# Lie Theory Back to Basics

This blog post introduces Lie Groups and defines important concepts that are needed for state estimation or SLAM. Largely adapted from "A Micro lie-theory for state estimation in Robotics"

## Preliminaries

### Manifold

A smooth manifold is a curved and differentiable hyper-surface – one with no spikes / edges – that locally resembles a linear space $$\mathbb{R}^n$$ embedded in a higher dimensional space.

#### Examples:

• 3D Vectors $$\in \mathbb{R}^3$$ with unit-norm constraint form the spherical manifold $$\mathbb{S}^3$$
• Rotations in the 2D plane $$\in \mathbb{R}^2$$ form a circular manifold
• 3D Rotations form a hypersphere (3-sphere) in $$\mathbb{R}^4$$
Figure 1: A manifold $$\mathcal{M}$$ and its associated tangent space $$\mathcal{T}_\times \mathcal{M} (\mathbb{R}^2)$$ tangent at the point $$\mathcal{X}$$ and a side view.

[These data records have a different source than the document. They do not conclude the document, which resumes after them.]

## config.mk

```make
export PLATFORM = sky130hd
export DESIGN_NAME = rbc_key_sched
export DESIGN_NICKNAME = d
export VERILOG_FILES = /design/src/rtl/rbc_pkg.sv /design/src/rtl/rbc_key_sched.sv
export SDC_FILE = /design/constraint.sdc
export NUM_CORES = 1
export LEC_CHECK = 0
export BUFFER_PORTS_ARGS = -buffer_cell sky130_fd_sc_hd__clkbuf_2
export CORE_ASPECT_RATIO = 0.75
export CORE_MARGIN = 1.5
export CORE_UTILIZATION = 41
export DETAILED_ROUTE_END_ITERATION = 10
export GPL_TIMING_DRIVEN = 0
export PLACE_DENSITY = 0.62
export SETUP_SLACK_MARGIN = 0.15
export SYNTH_ARGS = -nofsm -noshare
export SYNTH_HDL_FRONTEND = slang
export SYNTH_SLANG_ARGS = --single-unit
```

## constraint.sdc

```tcl
create_clock -name clock -period 5.1 [get_ports clock]
set_clock_uncertainty 0.2 [all_clocks]
set_input_delay 0.765 -clock clock [delete_from_list [all_inputs] [get_ports clock]]
set_output_delay 0.765 -clock clock [all_outputs]
set_load 0.01 [all_outputs]
```

## src/rtl/rbc_pkg.sv

```systemverilog
// Shared types, constants and round functions of the Raiden block cipher.
// No dependencies; every rtl module imports this package.
package rbc_pkg;

   localparam int ROUNDS     = 16;
   localparam int STAGES     = 2 * ROUNDS;
   localparam int RND_IDX_W  = (ROUNDS > 1) ? $clog2(ROUNDS) : 1;
   localparam int KEY_WORDS  = 4;
   localparam int CSR_ADDR_W = 4;
   localparam int CSR_DATA_W = 32;

   localparam int SHIFT_LEFT  = 9;
   localparam int SHIFT_RIGHT = 14;

   localparam logic [1:0] REG_KEY_WORD0 = 2'd0;
   localparam logic [1:0] REG_KEY_WORD1 = 2'd1;
   localparam logic [1:0] REG_KEY_WORD2 = 2'd2;
   localparam logic [1:0] REG_KEY_WORD3 = 2'd3;

   typedef logic [31:0] word_type;
   typedef logic [ROUNDS-1:0][31:0] subkey_array_type;
   typedef logic [KEY_WORDS-1:0][31:0] key_array_type;

   typedef struct packed {
      logic     operation;
      word_type block_word0;
      word_type block_word1;
      logic     last_block;
   } req_payload_type;

   typedef struct packed {
      word_type result_word0;
      word_type result_word1;
      logic     last_out;
   } rsp_payload_type;

   // Block state as it moves down the round pipeline.
   typedef struct packed {
      logic     operation;
      word_type b0;
      word_type b1;
      logic     last;
   } stage_type;

   typedef enum logic [1:0] {
      KS_IDLE,
      KS_LOAD,
      KS_RUN
   } ks_state_type;

   function automatic word_type mix(word_type s, word_type x);
      word_type a;
      word_type d;
      a = s + x;
      d = s - x;
      return (a << SHIFT_LEFT) ^ d ^ (a >> SHIFT_RIGHT);
   endfunction

   function automatic word_type next_subkey(key_array_type w);
      return (w[0] + w[1]) + ((w[2] + w[3]) ^ (w[0] << w[2][4:0]));
   endfunction

endpackage

```

## src/rtl/rbc_key_sched.sv

```systemverilog
// Key registers on the APB-style port and the subkey schedule, one subkey a cycle.
// Depends on rbc_pkg.
module rbc_key_sched (
   input  logic                                clock,
   input  logic                                reset,
   input  logic                                csr_psel,
   input  logic                                csr_penable,
   input  logic                                csr_pwrite,
   input  logic [rbc_pkg::CSR_ADDR_W-1:0]      csr_paddr,
   input  logic [rbc_pkg::CSR_DATA_W-1:0]      csr_pwdata,
   output logic [rbc_pkg::CSR_DATA_W-1:0]      csr_prdata,
   output logic                                csr_pready,
   output logic                                keys_ready,
   output rbc_pkg::subkey_array_type           subkeys
);
   import rbc_pkg::*;

   key_array_type              key_ff;
   key_array_type              key_in;
   key_array_type              w_ff;
   key_array_type              w_in;
   subkey_array_type           sub_ff;
   subkey_array_type           sub_in;
   ks_state_type               state_ff;
   ks_state_type               state_in;
   logic [RND_IDX_W-1:0]       cnt_ff;
   logic [RND_IDX_W-1:0]       cnt_in;
   logic                       wr_en;
   logic [1:0]                 reg_idx;
   logic [1:0]                 w_idx;
   word_type                   v;

   assign csr_pready = 1'b1;
   assign wr_en      = csr_psel & csr_penable & csr_pwrite;
   assign reg_idx    = csr_paddr[3:2];

   always_comb begin
      unique case (reg_idx)
         REG_KEY_WORD0: csr_prdata = key_ff[0];
         REG_KEY_WORD1: csr_prdata = key_ff[1];
         REG_KEY_WORD2: csr_prdata = key_ff[2];
         REG_KEY_WORD3: csr_prdata = key_ff[3];
         default:       csr_prdata = '0;
      endcase
   end

   always_comb begin
      key_in = key_ff;
      if (wr_en) begin
         key_in[reg_idx] = csr_pwdata;
      end
   end

   always_ff @(posedge clock) begin
      if (reset) begin
         key_ff <= '0;
      end else begin
         key_ff <= key_in;
      end
   end

   assign v     = next_subkey(w_ff);
   assign w_idx = 2'(cnt_ff);

   // Any key write restarts the schedule from the new key.
   always_comb begin
      state_in = state_ff;
      cnt_in   = cnt_ff;
      w_in     = w_ff;
      sub_in   = sub_ff;
      unique case (state_ff)
         KS_IDLE: begin
         end
         KS_LOAD: begin
            w_in     = key_ff;
            cnt_in   = '0;
            state_in = KS_RUN;
         end
         KS_RUN: begin
            w_in[w_idx]    = v;
            sub_in[cnt_ff] = v;
            cnt_in         = cnt_ff + 1'b1;
            if (cnt_ff == RND_IDX_W'(ROUNDS - 1)) begin
               state_in = KS_IDLE;
            end
         end
         default: state_in = KS_LOAD;
      endcase
      if (wr_en) begin
         state_in = KS_LOAD;
      end
   end

   always_ff @(posedge clock) begin
      if (reset) begin
         state_ff <= KS_LOAD;
         cnt_ff   <= '0;
      end else begin
         state_ff <= state_in;
         cnt_ff   <= cnt_in;
      end
   end

   always_ff @(posedge clock) begin
      w_ff   <= w_in;
      sub_ff <= sub_in;
   end

   assign keys_ready = (state_ff == KS_IDLE);
   assign subkeys    = sub_ff;

endmodule

```

==> metrics.txt, run 1 <==
largest net degree at the start of global routing=22; # fillers=approximately 6400; clk_lat worst skew=0.65 ns; Crit-path slowest cell=fa_1; Fin. Hold Viols=0; Starting Density=0.4157; met3 routed wirelength=10440 um; crit path buf inv count=3; CTS clk-pin slew, worst paths=about 0.060 ns; IO Port Bufs=582; simple logic cell fraction of the synthesized area=0.06728; die footprint=roughly 80000 sq um; Syn Nets=2384; R2R depth=21; Synth top cells by count=edfxtp_1, nand2_1, a21oi_1; met2 wire length=53780 um; period utilization=1.133; Synth cell types=roughly 70; Synth top area share=0.5998; worst hold path type=primary input to flip-flop; first-pass GRT wire length=162100 um; RSZ-0062 raised after global routing=yes; DRC=0; Crit Reg-Reg Startpoint=w_ff[64]; Setup CP Type=flip-flop to flip-flop; drt first-iter violations=2419; drt total wl=around 120000 um; status=complete, but fails checks; CP Cell Sequence=ha_4 > fa_2 > a211oi_4 > o21ai_2 > a2111o_1 > nand3_4 > a21oi_1 > o31a_1 > or2_4 > a211o_1 > fa_1 > ha_4 > buf_12 > and3_4 > or3_4 > o21ai_2 > a31oi_2 > xnor2_2 > buf_6 > buf_4 > o2bb2ai_1; cell family with most CP delay=compound AO/OA/AOI/OAI gates; Total GRT Usage=0.2820; grt ovf=0; Seq cells post-synth=slightly below 800; Hold Startpoint=csr_pwdata[24]; clock root cell=clkbuf_16; Max Slew Vio Count=0; clk buf depth=3; Worst-Margin Slew=1.482 ns; CTS Sinks=between 700 and 800; Compound-Gate Fraction of Synth Area=0.09848; min Tclk post-route=~5.8 ns; Synth area leaders=edfxtp_1, dfxtp_1, mux4_2, nand2_1, o2bb2ai_1; hpwl dp=~85000 um; Reg2Reg Setup Slack=-0.68 ns; FF-to-FF End=w_ff[126]; Antenna Violating Nets Remaining=0; global placement routability congestion=about 0.96; Core ar.=77070 sq um; TritonCTS clock tree=yes; FMAX=between 150 and 200 MHz; die width=325.8 um; Worst EP arrival=roughly 5.9 ns; Yosys warnings=0; Post-Synth XOR/XNOR Area=0.02296; count leader, synth=edfxtp_1; Num CTS Buffers=76; Worst Path Max Fanout=10; WL/cell=about 28 um; initial antenna violation count=1; Post-synth EDFFs=640; Netlist Area Pre-Place=32040 sq um; cell area after placement=around 37000 sq um; vias in the first global route=22680; post-synthesis cell count=~2200; max_slew headroom=0.004204; # IOs=587; fraction of registers with async set/reset=0; H-tree Lvls=3; adder-cell area share of the yosys netlist=0.04717; mux cell area share after synthesis=0.05635; largest family of logic cells by synthesized area=compound AO/OA/AOI/OAI gates; largest area contributor in the netlist=edfxtp_1; worst path required time=5.26 ns; Final nets=3133; CP max stage delay=around 0.56 ns; sequential fraction of the synthesis area=0.6835; Via density=roughly 5.7; row cnt=88; final instance area=41270 sq um; diodes inserted=0; hold depth=3; final setup margin=-0.6803 ns; CP Capture Type=flip-flop; Final setup viols=448; Area Growth Syn to Fin=28.81%; critical path startpoint category=flip-flop; Main synth FF type=edfxtp_1; Mapped Avg Cell Area=~14 sq um; Pre-Repair DR Iteration Count=6; share of cells above drive strength 1=0.3498; failing checks=max-capacitance violations, negative setup slack; Highest Signal Layer=met5; M1 WL=~48000 um; hold path endpoint=key_ff[56]; Die Height=approximately 250 um; Via Count=23170; maxcap violations=1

The velocity element $$\dot{\mathcal{X}} = \frac{\partial{X}}{\partial{t}}$$ does not belong to the manifold but to the tangent space.

### Group

A Group $$\mathcal{G}$$ is a set with a composition operator $$\circ$$, that for elements $$X, Y, Z \in G$$ satisfy the following axioms:

1. Closure under $$\circ$$: $$X \circ Y \in \mathcal{G}$$
2. Identity $$E$$: $$E \circ X = X \circ E = X \in \mathcal{G}$$
3. Inverse $$X^{-1}$$: $$X^{-1} \circ X = X \circ X^{-1} = E \in \mathcal{G}$$
4. Associativity: $$(X \circ Y) \circ Z = X \circ (Y \circ Z)$$

Notice the omission of commutativity

### Lie Group

A smooth manifold that looks identical (example: A sphere, a circle) at every point and satisfies all group properties:

• Composition of Lie group elements remain in the lie group
• Each lie group has an identity element
• Every element has an inverse.

#### Examples

1. The unit complex number group $$\mathbb{S}^1: z = \cos(\theta) + i \sin(\theta) = e^{i \theta}$$ under complex multiplication as the composition operator is a Lie group. A Lie group element $$z \in \mathbb{S}^1$$ rotates a regular complex vector $$\mathbf{x} = x + iy$$ via complex multiplication to $$\mathbf{x}^\prime = \mathbf{z} \circ \mathbf{x}$$. The unit norm constraint of the unit complex group defines a 1-sphere in 2D space.
Figure 1: A manifold $$\mathcal{M}$$ and its associated tangent space $$\mathcal{T}_\times \mathcal{M} (\mathbb{R}^2)$$ tangent at the point $$\mathcal{X}$$ and a side view. The velocity element $$\dot{\mathcal{X}} = \frac{\partial{X}}{\partial{t}}$$ does not belong to the manifold but to the tangent space.